Home > Education, India 2012 > Visits to Schools

Visits to Schools

We spent Wednesday (July 4!) visiting two schools in Bangalore. Blossom School was first. It’s a “low cost private school,” meaning that parents who are laborers or owners of very small businesses can afford to send their children to it. This young man was one of two who met us at the main street and conducted us through some alleys to get to the entrance. His orange name badge identifieshim as “student police.”

The principal/owner spoke to us as a group, and he told us that the school has about 700 children and 25 teachers. There are more boys than girls (60-40) because families still place less importance on educating their girls. Though the school appeared to be entirely Muslim, he claimed it was secular. This notice on the bulletin board made us dubious.

The principal claimed to have Smart Boards and computers available in large numbers, but we saw very little of that. What we could see was a closed captioned TV operating in his office–the princiapl has installed video cameras in every class so that he can see what’s going on! Our Teacher Foundation guides were guessing that this investment in surveillance is intended to impress parents (and obviously enhance his control). The school is a private, for profit organization, and it became clear that there was not a lot of investment in the educational methods or infrastructure in classes like this. I counted 63 children here! They had slate boards, chalk, and handkerchiefs, and they were supposed to be learning to write their ABC’s. There wasn’t much real instruction going on.

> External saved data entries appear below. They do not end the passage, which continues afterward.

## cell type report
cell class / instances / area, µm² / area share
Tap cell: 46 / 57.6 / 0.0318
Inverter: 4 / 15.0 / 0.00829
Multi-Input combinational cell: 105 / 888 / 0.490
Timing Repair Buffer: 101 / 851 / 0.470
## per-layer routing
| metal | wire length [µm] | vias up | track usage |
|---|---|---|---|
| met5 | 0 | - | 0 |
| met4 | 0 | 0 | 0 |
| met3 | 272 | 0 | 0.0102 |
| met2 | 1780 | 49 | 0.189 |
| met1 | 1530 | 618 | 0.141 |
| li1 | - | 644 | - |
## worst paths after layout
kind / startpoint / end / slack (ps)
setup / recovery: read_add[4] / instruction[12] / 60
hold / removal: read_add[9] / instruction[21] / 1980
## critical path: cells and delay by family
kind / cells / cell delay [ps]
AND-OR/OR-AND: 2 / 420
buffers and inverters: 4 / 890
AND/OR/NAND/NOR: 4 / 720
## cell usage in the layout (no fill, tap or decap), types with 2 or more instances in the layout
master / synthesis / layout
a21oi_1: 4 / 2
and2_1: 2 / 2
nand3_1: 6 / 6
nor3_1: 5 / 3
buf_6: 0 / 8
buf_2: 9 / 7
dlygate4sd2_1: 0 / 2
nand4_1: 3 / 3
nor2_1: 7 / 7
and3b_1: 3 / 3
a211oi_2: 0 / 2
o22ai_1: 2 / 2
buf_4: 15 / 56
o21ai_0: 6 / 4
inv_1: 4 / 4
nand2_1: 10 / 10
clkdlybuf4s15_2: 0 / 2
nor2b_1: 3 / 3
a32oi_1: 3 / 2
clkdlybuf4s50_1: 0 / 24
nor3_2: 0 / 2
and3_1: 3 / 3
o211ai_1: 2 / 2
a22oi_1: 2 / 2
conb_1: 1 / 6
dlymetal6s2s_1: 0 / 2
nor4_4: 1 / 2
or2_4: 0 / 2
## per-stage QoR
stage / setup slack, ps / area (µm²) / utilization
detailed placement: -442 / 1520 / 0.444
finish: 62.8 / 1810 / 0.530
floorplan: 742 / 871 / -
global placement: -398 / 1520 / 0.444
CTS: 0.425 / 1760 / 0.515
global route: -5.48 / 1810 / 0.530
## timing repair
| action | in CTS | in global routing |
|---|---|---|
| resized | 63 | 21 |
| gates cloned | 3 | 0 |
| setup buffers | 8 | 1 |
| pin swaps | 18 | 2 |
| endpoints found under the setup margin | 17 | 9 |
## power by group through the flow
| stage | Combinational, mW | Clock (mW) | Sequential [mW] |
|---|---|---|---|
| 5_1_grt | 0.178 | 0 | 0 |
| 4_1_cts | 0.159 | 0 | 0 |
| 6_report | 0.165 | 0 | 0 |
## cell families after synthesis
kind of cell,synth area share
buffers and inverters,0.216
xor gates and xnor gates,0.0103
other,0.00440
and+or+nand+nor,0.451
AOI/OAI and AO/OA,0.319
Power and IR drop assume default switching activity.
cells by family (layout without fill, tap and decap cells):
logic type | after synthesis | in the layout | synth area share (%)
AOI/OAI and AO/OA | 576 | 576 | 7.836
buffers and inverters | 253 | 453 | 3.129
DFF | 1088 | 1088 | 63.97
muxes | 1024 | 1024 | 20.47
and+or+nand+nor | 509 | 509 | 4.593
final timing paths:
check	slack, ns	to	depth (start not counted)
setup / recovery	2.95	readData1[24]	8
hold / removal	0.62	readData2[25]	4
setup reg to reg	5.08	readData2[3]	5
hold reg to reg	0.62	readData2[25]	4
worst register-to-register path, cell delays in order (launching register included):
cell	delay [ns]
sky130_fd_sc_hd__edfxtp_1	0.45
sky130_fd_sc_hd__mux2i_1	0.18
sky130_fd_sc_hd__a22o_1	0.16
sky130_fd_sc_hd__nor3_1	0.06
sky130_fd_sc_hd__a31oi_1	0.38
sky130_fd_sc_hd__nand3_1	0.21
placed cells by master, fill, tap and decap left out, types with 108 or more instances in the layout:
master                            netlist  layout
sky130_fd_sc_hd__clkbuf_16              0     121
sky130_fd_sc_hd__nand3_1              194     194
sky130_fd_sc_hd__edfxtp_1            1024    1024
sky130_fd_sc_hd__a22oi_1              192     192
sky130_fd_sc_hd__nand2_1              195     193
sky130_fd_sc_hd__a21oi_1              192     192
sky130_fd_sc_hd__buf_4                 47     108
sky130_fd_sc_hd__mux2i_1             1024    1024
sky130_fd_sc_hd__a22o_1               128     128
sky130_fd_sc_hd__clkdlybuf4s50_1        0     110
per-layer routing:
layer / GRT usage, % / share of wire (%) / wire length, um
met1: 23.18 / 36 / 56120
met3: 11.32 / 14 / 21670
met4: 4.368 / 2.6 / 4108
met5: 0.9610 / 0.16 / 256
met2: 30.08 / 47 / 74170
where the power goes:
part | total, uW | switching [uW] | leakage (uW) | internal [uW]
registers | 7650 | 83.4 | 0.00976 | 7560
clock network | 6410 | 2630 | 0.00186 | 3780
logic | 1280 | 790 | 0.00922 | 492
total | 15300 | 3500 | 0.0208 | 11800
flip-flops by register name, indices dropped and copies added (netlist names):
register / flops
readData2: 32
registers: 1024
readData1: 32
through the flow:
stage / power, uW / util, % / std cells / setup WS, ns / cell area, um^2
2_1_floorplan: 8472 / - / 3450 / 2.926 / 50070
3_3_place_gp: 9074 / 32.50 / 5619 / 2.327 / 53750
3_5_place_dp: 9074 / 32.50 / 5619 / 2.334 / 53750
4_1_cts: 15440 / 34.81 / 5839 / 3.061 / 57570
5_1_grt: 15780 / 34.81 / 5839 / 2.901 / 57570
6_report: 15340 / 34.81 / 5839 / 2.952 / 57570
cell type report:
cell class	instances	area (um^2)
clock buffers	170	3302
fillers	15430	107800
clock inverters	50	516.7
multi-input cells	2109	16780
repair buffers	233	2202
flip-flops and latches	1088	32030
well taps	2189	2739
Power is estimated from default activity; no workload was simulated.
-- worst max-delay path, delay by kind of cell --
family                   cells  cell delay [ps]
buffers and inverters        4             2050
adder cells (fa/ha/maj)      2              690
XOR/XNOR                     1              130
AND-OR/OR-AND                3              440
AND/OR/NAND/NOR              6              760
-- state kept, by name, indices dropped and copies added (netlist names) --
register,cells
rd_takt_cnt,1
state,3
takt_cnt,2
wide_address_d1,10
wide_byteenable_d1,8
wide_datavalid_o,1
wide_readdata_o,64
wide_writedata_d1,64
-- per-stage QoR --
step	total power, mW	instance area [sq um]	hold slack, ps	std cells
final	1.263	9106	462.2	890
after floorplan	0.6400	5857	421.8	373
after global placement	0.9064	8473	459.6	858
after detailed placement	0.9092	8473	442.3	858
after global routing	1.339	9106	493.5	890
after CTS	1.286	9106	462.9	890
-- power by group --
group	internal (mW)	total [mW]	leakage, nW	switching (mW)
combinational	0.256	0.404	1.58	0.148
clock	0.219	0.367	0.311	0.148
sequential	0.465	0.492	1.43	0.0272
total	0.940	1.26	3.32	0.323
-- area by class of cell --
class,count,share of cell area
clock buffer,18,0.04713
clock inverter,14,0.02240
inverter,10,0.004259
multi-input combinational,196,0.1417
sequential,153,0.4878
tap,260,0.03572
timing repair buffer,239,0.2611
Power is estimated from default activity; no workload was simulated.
`./design.v`:
```
module regfile_with_be #( 
  parameter STAT_CNT = 32, 
  parameter CTRL_CNT = 32, 
  parameter ADDR_W = 7, 
  parameter DATA_W = 8,
  parameter SEL_SR_BY_MSB = 1 
) (
  input                           clk_i,
  input                           rst_i,
  input        [DATA_W-1:0]       data_i,          
  input                           wren_i,          
  input        [1:0]              be_i,            
  input        [ADDR_W-1:0]       addr_i,          
  input        [DATA_W-1:0]       sreg_i [STAT_CNT-1:0], 
  output logic [DATA_W-1:0]       data_o,          
  output logic [DATA_W-1:0]       creg_o [CTRL_CNT-1:0]  
); 
localparam CR_CNT_WIDTH = ( CTRL_CNT == 1 ) ? ( 1 ) : $clog2( CTRL_CNT );
localparam SR_CNT_WIDTH = ( STAT_CNT == 1 ) ? ( 1 ) : $clog2( STAT_CNT );
logic [CR_CNT_WIDTH-1:0] cr_local_addr;
logic [SR_CNT_WIDTH-1:0] sr_local_addr;
logic [DATA_W-1:0] ctrl_regs [CTRL_CNT-1:0]; 
logic status_is_sel;
always_ff @( posedge clk_i, posedge rst_i )
  if( rst_i )
    begin
      int i;
      for( i = 0; i < CTRL_CNT; i++ )
        ctrl_regs[i] <= '0;
    end
  else
    if( wren_i & !status_is_sel )
      case( be_i )
        3'b01:
          ctrl_regs[cr_local_addr][7:0] <= data_i[7:0]; 
        3'b10:
          ctrl_regs[cr_local_addr][15:8] <= data_i[15:8]; 
        3'b11:
          ctrl_regs[cr_local_addr] <= data_i; 
      endcase      
assign status_is_sel = ( SEL_SR_BY_MSB == 1 ) ? ( addr_i[ADDR_W-1]   ) : ( addr_i >= CTRL_CNT       );
assign cr_local_addr = ( SEL_SR_BY_MSB == 1 ) ? ( addr_i[ADDR_W-2:0] ) : ( addr_i[CR_CNT_WIDTH-1:0] );
assign sr_local_addr = ( SEL_SR_BY_MSB == 1 ) ? ( addr_i[ADDR_W-2:0] ) : ( addr_i - CTRL_CNT        );
always_comb
  if( status_is_sel ) 
    data_o = sreg_i[sr_local_addr];    
  else       
    data_o = ctrl_regs[cr_local_addr];
always_comb
  creg_o = ctrl_regs;
endmodule
```
`./run.sh`:
```
#!/bin/bash
# OpenROAD 26Q1-2900-gdf79404cd8, Yosys 0.63+post, stock flow scripts
make -C /OpenROAD-flow-scripts/flow DESIGN_CONFIG=/design/flow/config.mk WORK_HOME=/design/flow/orfs finish
```
`./config.mk`:
```
export PLATFORM = sky130hd
export DESIGN_NAME = regfile_with_be
export DESIGN_NICKNAME = regfile_with_be
export VERILOG_FILES = /design/flow/design.v
export SDC_FILE = /design/flow/constraint.sdc
export NUM_CORES = 4
export LEC_CHECK = 1
export CORE_AREA = 10 10 335 335
export DIE_AREA = 0 0 345 345
export SYNTH_HDL_FRONTEND = slang
```
`./constraint.sdc`:
```
current_design regfile_with_be

set clk_period 4.9
set clk_io_pct 0.2

create_clock -name clk0 -period $clk_period [get_ports {clk_i}]

set non_clock_inputs [all_inputs -no_clocks]
set_input_delay [expr $clk_period * $clk_io_pct] -clock clk0 $non_clock_inputs
set_output_delay [expr $clk_period * $clk_io_pct] -clock clk0 [all_outputs]
```
==> results.py <==
# Auto-generated metrics
metrics = {
    "clocking": {
        "hold_buffers": 0,
        "postCtsSetupRepairBufs": 0,
        "cts_buffer_depth": 3,
        "cts_buffers": 35,
        "clock_latency_ps": 550,
        "clk_pin_slew_worst_paths_ps": 60,
        "cts_root_buffer": "clkbuf_16",
        "clock-sinks": 256,
        "htreeDepth": 2,
        "tritoncts": "done",
    },
    "worst_setup_path": {
        "critPathArrivalTime_ps": 3810,
        "cp-end-kind": "output port",
        "worstSetupPathType": "input pin to output port",
        "crit_top_cell": "clkdlybuf4s50_1",
        "cpMaxStageDelayCell": "clkdlybuf4s50_1",
        "worstSetupStartpointType": "input pin",
        "crit_fanout": 21,
        "cpPeakStageDelay_ps": 600,
        "worstPathCellList": "clkdlybuf4s50_1 > buf_12 > or4b_1 > buf_4 > o22ai_2 > nor3_1 > and4_1 > a21oi_1 > clkdlybuf4s50_1",
        "cp.required_ps": 3920,
    },
    "routing": {
        "via_count": 11350,
        "drc": 0,
        "wl_per_cell_um": 29.14,
        "initialDrtViolationCount": 522,
        "drt_first_pass_iters": 4,
        "avgViaCountPerCell": 3.838,
        "ant_nets": 0,
        "wl_um": 86210,
    },
    "synth": {
        "edf_count": 0,
        "syn_area_sq_um": 13750,
        "ys_cells": 948,
        "ys_seq_elements": 256,
        "synth_seq_share": 0.4658,
        "top_area_frac": 0.4658,
        "postSynthCellCount": 948,
        "synth.largest_area_cell": "dfrtp_1",
        "synth-area-yosys_sq_um": 13750,
        "yosys_warnings": 0,
        "syn_area_per_cell_sq_um": 14.51,
        "synth.area.top_cells": "dfrtp_1 47%, mux2_2 21%, mux4_2 16%",
        "synth_cell_types": 41,
        "synth-main-ff-cell": "dfrtp_1",
        "ys_async_sr_fraction": 1.000,
    },
    "final_layout": {
        "area_delta_synth_final_pct": 63.82,
        "logic_area_sq_um": 7022,
        "utilization": 0.2143,
        "drive_gt1_frac": 0.3464,
        "largest_register_ff_count": 256,
        "final.fill_count": 11220,
        "final_cell_area_sq_um": 22530,
        "seqCellArea_sq_um": 6406,
    },
    "sta": {
        "drv_slew": 0,
        "fin_crit_sh": 0.9772,
        "tightest_slew_ps": 791.3,
        "fin_crit_ps": 4788,
        "max_freq_ghz": 0.2088,
        "rsz0062_at_grt": "false",
        "fin_skew_ps": 0,
        "maxSlewHeadroom": 0.4676,
        "setup_violations": 0,
        "hold_violations": 0,
        "hold-worst-slack_ps": 525.5,
    },
    "die": {
        "rows": 119,
        "die_h_um": 345,
        "fp-utilization": 0.1308,
        "io_pins": 540,
        "die-area_sq_um": 119000,
        "die_w_um": 345,
        "core_area_sq_um": 105100,
    },
    "power_and_ir_drop": {
        "power.total_mw": 6.405,
        "power_density_nw_per_um2": 284.3,
        "p_leak_nw": 9.224,
        "ir_drop_uv": 189.7,
    },
    "place": {
        "placed_area_sq_um": 21270,
        "place.gp.congestion": 0.8204,
        "io_buffer_count": 537,
        "place_hpwl_um": 70120,
    },
    "global_routing": {
        "grt-ovfl-total": 0,
        "grt_max_degree": 93,
        "first_global_vias": 12210,
        "gr-usage-all-layers": 0.1433,
        "grt_pass1_wl_um": 115100,
        "antenna_found_initial": 26,
    },
    "run": {
        "drv_cap": 0,
        "log.warning_count": 28,
    },
    "hold_path": {
        "min_path_type": "flip-flop to flip-flop",
    },
    "outcome": {
        "outcome": "complete, no violations",
    },
}
-- final timing paths --
path                              from          end  slack, ps  depth (start not counted)
min in group asynchronous        rst_i  creg_o[245]        840                          2
max reg2reg                creg_o[103]  creg_o[103]       4080                          1
min reg2reg                creg_o[123]  creg_o[123]        530                          1
max                          addr_i[3]    data_o[3]        110                          9
max in group asynchronous        rst_i  creg_o[213]       3100                          3
min                        creg_o[123]  creg_o[123]        530                          1
-- repair_timing --
| item | 4_1_cts | 5_1_grt |
|---|---|---|
| endpoints found under the hold margin | 0 | 0 |
| resized | 11 | 5 |
| setup endpoints to repair | 6 | 3 |
| gates cloned | 0 | 0 |
| pin swaps | 0 | 0 |
-- cell usage in the layout (no fill, tap or decap), drive strengths merged, types with 2 or more instances in the layout --
| cell type | Yosys | final |
|---|---|---|
| or4b | 3 | 3 |
| bufinv | 0 | 2 |
| clkinvlp | 0 | 3 |
| o21ai | 7 | 7 |
| and3 | 3 | 3 |
| clkinv | 0 | 7 |
| nand3b | 2 | 2 |
| or2 | 2 | 2 |
| dlymetal6s2s | 0 | 2 |
| a21oi | 8 | 8 |
| o22ai | 25 | 25 |
| nor3 | 9 | 9 |
| and3b | 2 | 2 |
| diode | 0 | 14 |
| nor3b | 3 | 3 |
| nor2 | 23 | 23 |
| or3 | 2 | 2 |
| inv | 1 | 7 |
| a22oi | 46 | 46 |
| clkbuf | 35 | 45 |
| nor4 | 7 | 7 |
| and4 | 8 | 8 |
| or4bb | 2 | 2 |
| mux2 | 256 | 256 |
| nand2 | 26 | 26 |
| buf | 50 | 94 |
| clkdlybuf4s50 | 0 | 531 |
| nor2b | 4 | 4 |
| dfrtp | 256 | 256 |
| mux2i | 64 | 64 |
| mux4 | 96 | 96 |
-- per-layer routing --
layer  vias to the layer above  wire (um)  track usage  part of all wire
met5                         -         59            0           0.00068
met4                        10       1642      0.02138             0.019
met3                        83       8390      0.06244             0.097
met2                       470      40370       0.2295              0.47
met1                      5907      35740       0.1822              0.41
li1                       4884          -            -                 -
-- synth_stat cells (all sizes together) (4+ instances only) --
| library cell | instances |
|---|---|
| a21oi | 8 |
| mux4 | 96 |
| and4 | 8 |
| o21ai | 7 |
| nor2 | 23 |
| o22ai | 25 |
| nor2b | 4 |
| dfrtp | 256 |
| clkbuf | 35 |
| mux2 | 256 |
| a22oi | 46 |
| mux2i | 64 |
| nor4 | 7 |
| buf | 50 |
| nand2 | 26 |
| nor3 | 9 |
-- cells by family after synthesis --
group | Yosys count | synth area share
multiplexers | 416 | 0.4134
flip-flops | 256 | 0.4658
AND/OR/NAND/NOR | 102 | 0.04686
buffers and inverters | 86 | 0.03066
AND-OR/OR-AND | 88 | 0.04322
-- stage by stage --
| step | cells | TNS [ps] | worst slack, ps |
|---|---|---|---|
| 5_1_grt | 2947 | 0 | 0.3269 |
| 4_1_cts | 2944 | -153.4 | -66.90 |
| 3_3_place_gp | 2881 | -979.3 | -364.3 |
| 3_5_place_dp | 2881 | -1027 | -380.6 |
| 6_report | 2958 | 0 | 111.8 |
| 2_1_floorplan | 948 | 0 | 548.4 |
-- final cells by class --
cell class,instances,share of cell area
inverter,1,0.0003332
sequential,256,0.2843
multi-input combinational,606,0.3117
clock inverter,18,0.007886
timing repair buffer,627,0.2742
clock buffer,45,0.04276
tap,1391,0.07725
antenna,14,0.001555
-- power breakdown --
part	switching [mW]	leakage [nW]	internal (mW)	total (mW)
Combinational	0.549	5.18	0.834	1.38
Sequential	0.147	3.49	2.29	2.43
Clock	1.07	0.563	1.51	2.59
-- worst max-delay path, delay by kind of cell --
family	cells	cell delay, ps
AND-OR/OR-AND	2	460
buffers and inverters	4	1450
AND/OR/NAND/NOR	3	890
Power figures rest on the tool's default switching activity, not on a simulated workload.
### flow/run.sh
#!/bin/bash
# OpenROAD 26Q1-2900-gdf79404cd8, Yosys 0.63+post, stock flow scripts
make -C /OpenROAD-flow-scripts/flow DESIGN_CONFIG=/design/flow/config.mk WORK_HOME=/design/flow/orfs finish
### flow/config.mk
export PLATFORM = sky130hd
export DESIGN_NAME = bin2BCD
export DESIGN_NICKNAME = bin2BCD
export VERILOG_FILES = /design/flow/design.v
export SDC_FILE = /design/flow/constraint.sdc
export NUM_CORES = 4
export LEC_CHECK = 1
export CORE_UTILIZATION = 50
### flow/constraint.sdc
current_design bin2BCD

set clk_period 2.4
set clk_io_pct 0.2

create_clock -name clk0 -period $clk_period [get_ports {clk}]

set non_clock_inputs [all_inputs -no_clocks]
set_input_delay [expr $clk_period * $clk_io_pct] -clock clk0 $non_clock_inputs
set_output_delay [expr $clk_period * $clk_io_pct] -clock clk0 [all_outputs]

In a middle school class, my colleague Linda Yaron and I happened upon the end of a lesson on the events of 9-11-01. The young teacher, Sabiya, welcomed us, and we offered to share our stories of the experience. Both teacher and students were rapt. “Hearing you tell all this makes me feel as if I’m there,” Sabiya said. She then asked us how we work with struggling students t help them do the reading or writing assignments. Linda and I ended up doing an impromptu lesson to model the concept of group work. This teacher wanted very much to learn, but she clearly had no training whatsoever.

The other school we visited was a “government school,” the kind attended by those who have no other options. There was a little more evidence of instruction, and there were slightly better facilities, but nothing that gave you a sense that these children’s education had a prayer of improving their lives.

Part of the purpose of visiting these two low end schools was to give us a sense of the range of Indian education. For the next week, all of us in the TGC program will be observing and participating in classes at elite private schools. That’s because it’s only the elite school teachers who have the ability to apply for and participate in international programs. My assignment is to a school in Rajkot. I start the placement on Friday.

Categories: Education, India 2012
  1. Deborah Marion
    July 5, 2012 at 3:12 pm

    wow Tina, keep these stories coming!

  2. Bhardaker
    July 5, 2012 at 3:34 pm

    Does Sabiya have access to the internet? Surely there are ideas there that she might grab for helping those who struggle. Why are there not international UN programs that teachers could access? Youtube could give “real” stuations that would model the way. Bill Gates where are you? High school kids could make this happen and would love doing it! Fascinating to imagine your experience in Rajkot.

    • July 5, 2012 at 8:32 pm

      Sabiya does have access to the internet (though not in classroom, and who knows what computer and how many people share it). Her English is good. I don’t know if one could communicate with her on a regular basis. Maybe. My colleague Linda got her email address, and I’m going to send her the picture. She might be curious and enterprising enough to get some training someday.

  3. July 5, 2012 at 10:29 pm

    I’m glad you have the potential for future communication with Sabiya. If she was asking questions then perhaps she is interested in learning more and will take the initiative to keep in touch and allow you to help get her plugged in with other resources.

    Unfortunately the caste system is still alive and well within India regardless of the laws “banishing” it. This might complicate her ability to connect with others within India who have resources and training which could help her and others in her situation.

  4. Stacy Markowitz
    July 5, 2012 at 10:59 pm

    Wow, Tina. Your description is quite eye opening. So many implications for India. In addition to what I already know, your blog helps me understand why the inequities in Indian society continue.